新法が施行された11月1日前後では、各所で同法の説明会が開催されていました。私が参画している任意団体「フリーランスユニオン」も関与させていただいている「日本マスコミ文化情報労組会議(MIC)」では、10月に公正取引委員会の担当者をお招きして新法の勉強会を開催しました。また東京都社会保険労務士会でも、私の所属する支部が地元の労働基準監督署との共催で、11月に厚生労働省の担当者による新法について、社労士向けの研修を行いました。
この「フリーランス新法」を管轄するのは、公正取引委員会と厚生労働省、そして中小企業庁となっています。そこで法律の条文を見てみますと、この法律は前半部分が公取の管轄する「経済法」、後半部分が厚労省の管轄する「労働法」がベースとなっていることが見て取れます。
経済法には「独占禁止法」や「下請法」があります。従来から、中小零細企業が大企業等から発注を受けて役務を提供したり成果物を作成する際には主に「下請法」が適用され、発注者側による報酬支払の遅延や不当な報酬の減額、買い叩きなどを規制してきました。フリーランス新法もこの下請法に通じる部分がうかがえます。

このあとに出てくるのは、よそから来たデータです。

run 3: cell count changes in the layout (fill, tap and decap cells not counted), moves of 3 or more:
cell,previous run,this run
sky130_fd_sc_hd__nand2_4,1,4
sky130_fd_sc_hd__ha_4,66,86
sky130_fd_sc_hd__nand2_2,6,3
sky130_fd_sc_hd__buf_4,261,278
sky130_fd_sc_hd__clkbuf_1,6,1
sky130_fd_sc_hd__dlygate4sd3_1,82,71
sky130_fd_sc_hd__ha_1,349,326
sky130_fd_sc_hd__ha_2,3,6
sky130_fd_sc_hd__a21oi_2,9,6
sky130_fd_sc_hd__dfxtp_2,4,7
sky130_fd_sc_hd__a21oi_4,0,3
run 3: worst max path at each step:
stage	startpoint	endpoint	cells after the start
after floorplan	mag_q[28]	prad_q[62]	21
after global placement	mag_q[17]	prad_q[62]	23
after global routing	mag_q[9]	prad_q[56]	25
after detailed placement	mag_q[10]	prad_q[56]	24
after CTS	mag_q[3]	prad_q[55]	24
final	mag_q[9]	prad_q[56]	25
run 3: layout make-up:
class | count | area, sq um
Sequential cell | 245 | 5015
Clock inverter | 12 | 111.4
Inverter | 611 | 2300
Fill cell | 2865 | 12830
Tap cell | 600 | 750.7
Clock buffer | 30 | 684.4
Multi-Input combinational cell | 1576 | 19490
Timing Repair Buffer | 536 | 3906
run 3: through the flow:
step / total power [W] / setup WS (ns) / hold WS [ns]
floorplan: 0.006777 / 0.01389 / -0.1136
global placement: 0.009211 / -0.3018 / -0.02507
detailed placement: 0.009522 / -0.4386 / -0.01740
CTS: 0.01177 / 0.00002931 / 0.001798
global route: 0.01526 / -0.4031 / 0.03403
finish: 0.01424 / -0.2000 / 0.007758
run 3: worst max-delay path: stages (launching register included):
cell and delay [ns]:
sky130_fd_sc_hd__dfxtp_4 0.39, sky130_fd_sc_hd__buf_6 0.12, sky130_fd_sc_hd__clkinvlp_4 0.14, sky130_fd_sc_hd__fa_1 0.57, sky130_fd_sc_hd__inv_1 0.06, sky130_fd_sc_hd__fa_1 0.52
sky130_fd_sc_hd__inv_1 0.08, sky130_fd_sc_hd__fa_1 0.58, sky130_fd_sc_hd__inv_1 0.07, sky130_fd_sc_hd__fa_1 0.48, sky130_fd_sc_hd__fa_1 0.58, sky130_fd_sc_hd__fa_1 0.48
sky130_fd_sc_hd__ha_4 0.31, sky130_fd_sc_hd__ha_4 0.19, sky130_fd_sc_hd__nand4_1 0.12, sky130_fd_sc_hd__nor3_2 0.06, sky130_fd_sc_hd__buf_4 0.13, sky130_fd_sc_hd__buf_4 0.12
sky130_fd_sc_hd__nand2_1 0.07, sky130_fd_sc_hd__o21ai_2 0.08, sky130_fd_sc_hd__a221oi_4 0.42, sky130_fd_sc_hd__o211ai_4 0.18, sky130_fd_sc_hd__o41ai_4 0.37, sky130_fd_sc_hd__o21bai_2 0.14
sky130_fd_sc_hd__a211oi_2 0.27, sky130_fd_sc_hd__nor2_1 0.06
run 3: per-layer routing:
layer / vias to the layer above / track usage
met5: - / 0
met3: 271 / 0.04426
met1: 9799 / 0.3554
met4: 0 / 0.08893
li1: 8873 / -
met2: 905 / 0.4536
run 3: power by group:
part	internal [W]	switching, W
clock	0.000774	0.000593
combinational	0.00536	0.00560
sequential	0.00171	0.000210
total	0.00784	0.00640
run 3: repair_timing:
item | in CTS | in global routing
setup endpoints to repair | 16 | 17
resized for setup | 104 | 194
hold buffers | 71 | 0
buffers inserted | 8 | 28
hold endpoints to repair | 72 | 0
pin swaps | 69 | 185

加えてフリーランス新法では、これまで労働契約に基づいて雇用される労働者のみが対象であった労働法の規制に準ずるものを、フリーランスの業務委託契約においても一部採り入れているのが特徴です。
業務委託に係る募集情報を的確に明示することや、育児・介護を行っているフリーランスに対する配慮義務、契約を解除する際の事前予告義務、ハラスメントの防止といった諸規定は、「労働基準法」「育児介護休業法」「職業安定法」「労働施策総合推進法」といった労働法の諸法令が下敷きになっていると見られます。
出産や育児、介護といったライフステージは雇用労働者のみならずフリーランスでも直面しうることであり、仕事の場でハラスメントがあってはならないことも就業形態の如何を問いません。また、募集で示されていた内容と実際の業務が乖離していたり、発注者の都合で突然契約を打ち切られたりするのも、業務を受注するフリーランスにとっては理不尽極まりない話です。
当たり前と言えば当たり前なのですが、フリーランスにとってはこれらの問題が長い間野放しにされてきたところ、今般の新法施行により一定の規律が設けられたと言ってよいでしょう。先に説明した労災のことなども含めてまだまだ雇用労働者との乖離が大きい部分もありますが、フリーランスの仕事と生活の安定に資する法規制が、ようやくスタートラインに立ったものと考えます。
フリーランス新法と知的財産権
この「フリーランス新法」をめぐっては、法案の成立前から様々な業種に従事するフリーランスの関心を集めており、パブリックコメント等を通じて意見が示されてきました。
その中でもライターやイラストレーター、カメラマンなどコンテンツの制作を生業とするクリエイターからは、自身の制作したコンテンツの著作権の取り扱いについて保護を求める趣旨の規定を求める声が目立っていました。
しかしながら実際に成立したフリーランス新法は、先に述べましたように経済法と労働法を下敷きにしたような規定ぶりになっているものの、著作権をはじめとする「知的財産権」について直接規定する条項はありません。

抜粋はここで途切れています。